眠らない街東京も、今では電力の供給も途絶えて真っ暗な闇が広がってすらいる。そんな闇の中にくっきりと姿を晒しているのが東京駅だ。
外観はさながら洋館を彷彿とさせる造りの東京駅は、外部からのライトアップによってくっきりとその輪郭を闇の中へと浮かび上がらせ、まるで闇の広がる海にぽっかりと浮かび上がっているかのような光景であった。
上空を飛んでいるヘリコプターの中で勇太と百合の二人が、手を絡ませて顔を見合わせる。
頷き合った二人は闇の広がる海へと身体を投げ出した。
轟々と風を切る音。
くっきりと浮かび上がったその目的地へと向かってまっすぐ落ちていく二人が次の瞬間、真っ暗な暗闇に呑み込まれて行く。

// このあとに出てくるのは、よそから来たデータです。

$ cat config.mk
export PLATFORM = sky130hd
export DESIGN_NAME = ipcc_dp
export DESIGN_NICKNAME = d
export VERILOG_FILES = /design/src/rtl/ipcc_pkg.sv /design/src/rtl/ipcc_div.sv /design/src/rtl/ipcc_dp.sv
export SDC_FILE = /design/constraint.sdc
export NUM_CORES = 2
export LEC_CHECK = 0
export BUFFER_PORTS_ARGS = -buffer_cell sky130_fd_sc_hd__buf_2
export CAP_MARGIN = 20
export CORE_MARGIN = 1
export CORE_UTILIZATION = 55
export DETAILED_ROUTE_END_ITERATION = 8
export GPL_TIMING_DRIVEN = 0
export PLACE_DENSITY = 0.73
export SETUP_SLACK_MARGIN = 0.3
export SYNTH_ARGS = -nofsm -noshare
export SYNTH_HDL_FRONTEND = slang
export SYNTH_SLANG_ARGS = --single-unit
$ cat constraint.sdc
create_clock -name clk -period 12.95 [get_ports clk]
set_input_delay 0 -clock clk [delete_from_list [all_inputs] [get_ports clk]]
set_output_delay 0 -clock clk [all_outputs]
set_load 0.03 [all_outputs]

二人の姿を未だ空を漂っていたヘリコプターから見下ろしていた武彦が、ヘッドセットのマイクを口元に近づけて二三言だけ告げると、それに応えるかのようにヘリコプターは夜の闇へと吸い込まれていくように東京駅を離れて行った。
――パシュン、と独特な音を立てて開かれた空間。同時にそこから勇太と百合が姿を現した。

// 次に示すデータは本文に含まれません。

<file path="src/rtl/core/ufd_pkg.sv">
// ----------------------------------------------------------------------------
// ufd_pkg: shared types and constants of the uniform double sampler
// Widths of the random word and of the binary64 fields, the exponent limits
// of the geometric extension, and the step record between the sample logic
// and the top level.
// ----------------------------------------------------------------------------
package ufd_pkg;

   localparam int WORD_W  = 64;
   localparam int MANT_W  = 52;
   localparam int EXP_W   = 11;
   localparam int TOP_W   = WORD_W - MANT_W;   // bits above the mantissa
   localparam int LZ_W    = 7;                 // leading-zero count 0..64
   localparam int COUNT_W = 11;

   // count at which the extension is cut short
   localparam logic [COUNT_W-1:0] COUNT_LIMIT = 11'd1022;
   // extension count from which the exponent reaches the bias (13 + 1010)
   localparam logic [COUNT_W-1:0] SUB_COUNT   = 11'd1010;
   // exponent field of an immediate sample: 1023 - (lz + 1)
   localparam logic [EXP_W-1:0]   IMM_EXP_TOP = 11'd1022;
   // exponent field of an extended sample: 1023 - (13 + count)
   localparam logic [EXP_W-1:0]   EXT_EXP_TOP = 11'd1010;
   // binary64 pattern of 1.0
   localparam logic [WORD_W-1:0]  ONE_BITS    = 64'h3FF0_0000_0000_0000;

   // what one request does to the sampler state
   typedef struct packed {
      logic               emit;
      logic               extend_next;
      logic [COUNT_W-1:0] count_next;
   } step_type;

endpackage

</file>
<file path="src/rtl/core/ufd_lzc.sv">
// ----------------------------------------------------------------------------
// ufd_lzc: 64-bit leading-zero counter
// Halving search down to one nibble, then a nibble table. All-zero gives 64.
// ----------------------------------------------------------------------------
module ufd_lzc (
   input  logic [ufd_pkg::WORD_W-1:0] word,
   output logic [ufd_pkg::LZ_W-1:0]   lz
);
   import ufd_pkg::*;

   // leading zeros of a nibble, indexed by its value
   localparam logic [2:0] NIBBLE_LZ [16] = '{
      3'd4, 3'd3, 3'd2, 3'd2, 3'd1, 3'd1, 3'd1, 3'd1,
      3'd0, 3'd0, 3'd0, 3'd0, 3'd0, 3'd0, 3'd0, 3'd0
   };

   logic [LZ_W-1:0]   base;
   logic [WORD_W-1:0] v;

   // four halving steps, then the table on the last nibble
   always_comb begin
      base = 7'd60;
      v    = word;
      if (v[63:32] != '0) begin
         base = base - 7'd32;
         v    = {32'b0, v[63:32]};
      end
      if (v[31:16] != '0) begin
         base = base - 7'd16;
         v    = {48'b0, v[31:16]};
      end
      if (v[15:8] != '0) begin
         base = base - 7'd8;
         v    = {56'b0, v[15:8]};
      end
      if (v[7:4] != '0) begin
         base = base - 7'd4;
         v    = {60'b0, v[7:4]};
      end
      lz = base + {4'b0, NIBBLE_LZ[v[3:0]]};
   end

endmodule

</file>
<file path="src/rtl/core/ufd_sample.sv">
// ----------------------------------------------------------------------------
// ufd_sample: one step of the sampler
// From a registered random word and the current extension state, works out
// the binary64 pattern, the subnormal flag and the next state.
// ----------------------------------------------------------------------------
module ufd_sample (
   input  logic [ufd_pkg::WORD_W-1:0]  word,
   input  logic                        extending,
   input  logic [ufd_pkg::MANT_W-1:0]  held_mantissa,
   input  logic [ufd_pkg::COUNT_W-1:0] count,
   output ufd_pkg::step_type           step,
   output logic [ufd_pkg::WORD_W-1:0]  sample_bits,
   output logic                        is_subnormal
);
   import ufd_pkg::*;

   logic [LZ_W-1:0]    lz;
   logic [MANT_W-1:0]  mant;
   logic [COUNT_W-1:0] count_sum;
   logic [EXP_W-1:0]   exp_field;
   logic               sub_range;

   // leading zeros of the whole word; for a new sample with a nonzero top
   // field this equals the leading zeros of the top 12 bits
   ufd_lzc u_lzc (
      .word (word),
      .lz   (lz)
   );

   // next state and exponent
   always_comb begin
      mant      = extending ? held_mantissa : word[MANT_W-1:0];
      count_sum = count + {{(COUNT_W-LZ_W){1'b0}}, lz};
      if (!extending) begin
         step.emit        = (word[WORD_W-1:MANT_W] != '0);
         step.extend_next = !step.emit;
         step.count_next  = '0;
         sub_range        = 1'b0;
         exp_field        = IMM_EXP_TOP - {{(EXP_W-LZ_W){1'b0}}, lz};
      end else begin
         step.emit        = (word != '0) || (count_sum >= COUNT_LIMIT);
         step.extend_next = !step.emit;
         step.count_next  = count_sum;
         sub_range        = (count_sum >= SUB_COUNT);
         exp_field        = EXT_EXP_TOP - count_sum;
      end
   end

   // pattern assembly; a zero pattern becomes 1.0
   always_comb begin
      if (sub_range) begin
         if (mant == '0) begin
            sample_bits  = ONE_BITS;
            is_subnormal = 1'b0;
         end else begin
            sample_bits  = {{TOP_W{1'b0}}, mant};
            is_subnormal = 1'b1;
         end
      end else begin
         sample_bits  = {1'b0, exp_field, mant};
         is_subnormal = 1'b0;
      end
   end

endmodule

</file>
<file path="src/rtl/core/uniform_double_from_random_bits_top.sv">
// ----------------------------------------------------------------------------
// uniform_double_from_random_bits_top: uniform binary64 sampler on (0,1]
//
//   channel | direction | ports
//   --------+-----------+-------------------------------------------------
//   req     | in        | req_valid, req_stall, req_random_word
//   rsp     | out       | rsp_valid, rsp_stall, rsp_sample_bits,
//           |           | rsp_is_subnormal
//
// One request is taken every cycle while req_stall is low; a sample leaves
// through the request register, then the result register. Requests whose top
// 12 bits are zero open a geometric extension
// and give no result until the extension ends.
// Reset (synchronous) empties both registers and clears the extension state.
// A stalled result blocks a new step only when the step would emit.
// ----------------------------------------------------------------------------
module uniform_double_from_random_bits_top (
   input  logic                        clock,
   input  logic                        reset,
   input  logic                        req_valid,
   output logic                        req_stall,
   input  logic [ufd_pkg::WORD_W-1:0]  req_random_word,
   output logic                        rsp_valid,
   input  logic                        rsp_stall,
   output logic [ufd_pkg::WORD_W-1:0]  rsp_sample_bits,
   output logic                        rsp_is_subnormal
);
   import ufd_pkg::*;

   logic                 in_valid_ff;
   logic [WORD_W-1:0]    in_word_ff;
   logic                 extending_ff;
   logic [MANT_W-1:0]    held_mant_ff;
   logic [COUNT_W-1:0]   count_ff;
   logic                 out_valid_ff;
   logic [WORD_W-1:0]    out_bits_ff;
   logic                 out_sub_ff;

   step_type             step;
   logic [WORD_W-1:0]    sample_bits;
   logic                 is_subnormal;
   logic                 out_free;
   logic                 advance;
   logic                 out_valid_in;

   ufd_sample u_sample (
      .word          (in_word_ff),
      .extending     (extending_ff),
      .held_mantissa (held_mant_ff),
      .count         (count_ff),
      .step          (step),
      .sample_bits   (sample_bits),
      .is_subnormal  (is_subnormal)
   );

   // flow control
   assign out_free  = !out_valid_ff || !rsp_stall;
   assign advance   = in_valid_ff && (!step.emit || out_free);
   assign req_stall = in_valid_ff && !advance;

   always_comb begin
      out_valid_in = out_valid_ff && rsp_stall;
      if (advance && step.emit) begin
         out_valid_in = 1'b1;
      end
   end

   // request register
   always_ff @(posedge clock) begin
      if (reset) begin
         in_valid_ff <= 1'b0;
      end else if (!req_stall) begin
         in_valid_ff <= req_valid;
      end
      if (req_valid && !req_stall) begin
         in_word_ff <= req_random_word;
      end
   end

   // extension state
   always_ff @(posedge clock) begin
      if (reset) begin
         extending_ff <= 1'b0;
         count_ff     <= '0;
      end else if (advance) begin
         extending_ff <= step.extend_next;
         count_ff     <= step.count_next;
      end
      if (advance && !extending_ff) begin
         held_mant_ff <= in_word_ff[MANT_W-1:0];
      end
   end

   // result register
   always_ff @(posedge clock) begin
      if (reset) begin
         out_valid_ff <= 1'b0;
      end else begin
         out_valid_ff <= out_valid_in;
      end
      if (advance && step.emit) begin
         out_bits_ff <= sample_bits;
         out_sub_ff  <= is_subnormal;
      end
   end

   assign rsp_valid        = out_valid_ff;
   assign rsp_sample_bits  = out_bits_ff;
   assign rsp_is_subnormal = out_sub_ff;

`ifndef NO_ASSERTIONS
   // an open extension never holds a count at the cut-off
   assert property (@(posedge clock) disable iff (reset)
      extending_ff |-> (count_ff < COUNT_LIMIT))
      else $error("extension count reached the limit while still open");

   // a subnormal result has a zero exponent and sign
   assert property (@(posedge clock) disable iff (reset)
      (rsp_valid && rsp_is_subnormal) |-> (rsp_sample_bits[WORD_W-1:MANT_W] == '0))
      else $error("subnormal flag with nonzero exponent field");

   // a zero pattern is never delivered
   assert property (@(posedge clock) disable iff (reset)
      rsp_valid |-> (rsp_sample_bits != '0))
      else $error("zero pattern delivered");

   // the request side stalls only with a word in hand that cannot move
   assert property (@(posedge clock) disable iff (reset)
      req_stall |-> (in_valid_ff && step.emit && out_valid_ff && rsp_stall))
      else $error("request stalled without a blocked result");
`endif

endmodule

</file>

東京駅ホームの上空に現れ、二度、三度と現れては消えてを繰り返して着地した。
重力に晒されて落ちていたその態勢から着地を綺麗に決めるのは困難であったが、勇太が何度かのテレポートを利用して働いていた速度を相殺してみせたのだ。
着地と同時に二人は背中を合わせ、周囲を警戒する。
周りは瓦礫すらなく綺麗なものであったが、非常灯や僅かな灯りだけが暗闇を切り裂いたその空間は、今まで何度か訪れた事のある二人にとっても不気味さを拭い切れない光景だと言えた。

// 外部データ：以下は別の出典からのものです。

### src/aux_frame_parser_top.sv
// A result appears at the output in the cycle after the byte that causes it is transferred in.
// Throughput: one byte per cycle while the output is not stalled; the parser state updates once per byte.
// The input stalls only while a result sits in the output register and is not taken.
// Reset (synchronous, active high) empties the output register and returns the
// parser to hunting for the preamble with all header and checksum state cleared.
`timescale 1ns / 1ps

module aux_frame_parser_top (
   input  logic      clock,
   input  logic      reset,
   afp_req_if.sink   req_if,
   afp_rsp_if.source rsp_if
);

   logic                    can_accept;
   logic                    byte_take;
   afp_pkg::afp_result_type result;

   // Input transfer happens whenever a byte is offered and the output side has room.
   assign req_if.ready = can_accept;
   assign byte_take    = req_if.valid && can_accept;

   afp_parse_core u_core (
      .clock     (clock),
      .reset     (reset),
      .byte_take (byte_take),
      .byte_data (req_if.data_byte),
      .result    (result)
   );

   afp_out_reg u_out (
      .clock      (clock),
      .reset      (reset),
      .load       (result.valid),
      .result     (result),
      .can_accept (can_accept),
      .rsp_if     (rsp_if)
   );

endmodule
### src/flat_wrapper.sv
// flat-port wrapper written by rule: the top's interface ports become plain ports
module aux_frame_parser_top_flat 
  (clock, reset, req_if_valid, req_if_data_byte, req_if_ready, rsp_if_valid, rsp_if_kind, rsp_if_payload_byte, rsp_if_payload_index, rsp_if_frame_len, rsp_if_source_addr, rsp_if_dest_addr, rsp_if_command_code, rsp_if_received_check, rsp_if_computed_check, rsp_if_check_ok, rsp_if_ready);
  afp_req_if req_if_i ();
  afp_rsp_if rsp_if_i ();
  input  logic clock;
  input  logic reset;
  input wire logic [$bits(req_if_i.valid)-1:0] req_if_valid;
  input wire logic [$bits(req_if_i.data_byte)-1:0] req_if_data_byte;
  output wire logic [$bits(req_if_i.ready)-1:0] req_if_ready;
  output wire logic [$bits(rsp_if_i.valid)-1:0] rsp_if_valid;
  output wire logic [$bits(rsp_if_i.kind)-1:0] rsp_if_kind;
  output wire logic [$bits(rsp_if_i.payload_byte)-1:0] rsp_if_payload_byte;
  output wire logic [$bits(rsp_if_i.payload_index)-1:0] rsp_if_payload_index;
  output wire logic [$bits(rsp_if_i.frame_len)-1:0] rsp_if_frame_len;
  output wire logic [$bits(rsp_if_i.source_addr)-1:0] rsp_if_source_addr;
  output wire logic [$bits(rsp_if_i.dest_addr)-1:0] rsp_if_dest_addr;
  output wire logic [$bits(rsp_if_i.command_code)-1:0] rsp_if_command_code;
  output wire logic [$bits(rsp_if_i.received_check)-1:0] rsp_if_received_check;
  output wire logic [$bits(rsp_if_i.computed_check)-1:0] rsp_if_computed_check;
  output wire logic [$bits(rsp_if_i.check_ok)-1:0] rsp_if_check_ok;
  input wire logic [$bits(rsp_if_i.ready)-1:0] rsp_if_ready;
  assign req_if_i.valid = req_if_valid;
  assign req_if_i.data_byte = req_if_data_byte;
  assign req_if_ready = req_if_i.ready;
  assign rsp_if_valid = rsp_if_i.valid;
  assign rsp_if_kind = rsp_if_i.kind;
  assign rsp_if_payload_byte = rsp_if_i.payload_byte;
  assign rsp_if_payload_index = rsp_if_i.payload_index;
  assign rsp_if_frame_len = rsp_if_i.frame_len;
  assign rsp_if_source_addr = rsp_if_i.source_addr;
  assign rsp_if_dest_addr = rsp_if_i.dest_addr;
  assign rsp_if_command_code = rsp_if_i.command_code;
  assign rsp_if_received_check = rsp_if_i.received_check;
  assign rsp_if_computed_check = rsp_if_i.computed_check;
  assign rsp_if_check_ok = rsp_if_i.check_ok;
  assign rsp_if_i.ready = rsp_if_ready;
  aux_frame_parser_top u_core (.clock(clock), .reset(reset), .req_if(req_if_i), .rsp_if(rsp_if_i));
endmodule
### config.mk
export PLATFORM = sky130hd
export DESIGN_NAME = aux_frame_parser_top_flat
export DESIGN_NICKNAME = d
export VERILOG_FILES = /design/src/afp_pkg.sv /design/src/afp_if.sv /design/src/afp_parse_core.sv /design/src/afp_out_reg.sv /design/src/aux_frame_parser_top.sv /design/src/flat_wrapper.sv
export SDC_FILE = /design/constraint.sdc
export NUM_CORES = 1
export LEC_CHECK = 0
export ABC_CLOCK_PERIOD_IN_PS = 17900
export BUFFER_PORTS_ARGS = -buffer_cell sky130_fd_sc_hd__buf_2
export CORE_ASPECT_RATIO = 1.5
export CORE_MARGIN = 8
export CORE_UTILIZATION = 50
export DETAILED_ROUTE_END_ITERATION = 8
export PLACE_DENSITY = 0.72
export SYNTH_ARGS = -nofsm -noshare
export SYNTH_HDL_FRONTEND = slang
export SYNTH_SLANG_ARGS = --single-unit
### constraint.sdc
create_clock -name clock -period 17.9 [get_ports clock]
set_input_delay 5.37 -clock clock [delete_from_list [all_inputs] [get_ports clock]]
set_output_delay 5.37 -clock clock [all_outputs]
set_load 0.02 [all_outputs]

静寂と暗闇が同居した不思議な空間の中で身構えた二人は、しばしの硬直から視線を左右へと向けると、ゆっくりと立ち上がった。
「てっきり中に誰かしらいるかと思ったけど、拍子抜けね」
肩口まで伸びた髪は手櫛で一度だけ通した百合が嘆息しながら呟いた。
「どう思う?」
何を指しての問い掛けなのかは分かりにくい、たった一言の質問を勇太が口にする。
しかし百合はその短い単語から、勇太が何を聞こうとしているのかを悟ったようだ。
「……恐らく、他の連中がいても足手まといになると踏んだ、といった所かしら。エヴァの言う通り、ヒミコの能力で入り口を覆っているなら、ここに来られる人間は限られるはずだし。もしくは、ここを知られているとは思っていないから油断したか、だけど……」
「間違いなく前者だね」
可能性ある二択を口にしながらも、百合もまた勇太の答えに同意する。
虚無の境界を牛耳る幹部クラスであるエヴァやファングといった戦力がこれまでに姿を現している以上、もはや霧絵が信頼している幹部はいないと思っても良いだろう。そう百合は判断している。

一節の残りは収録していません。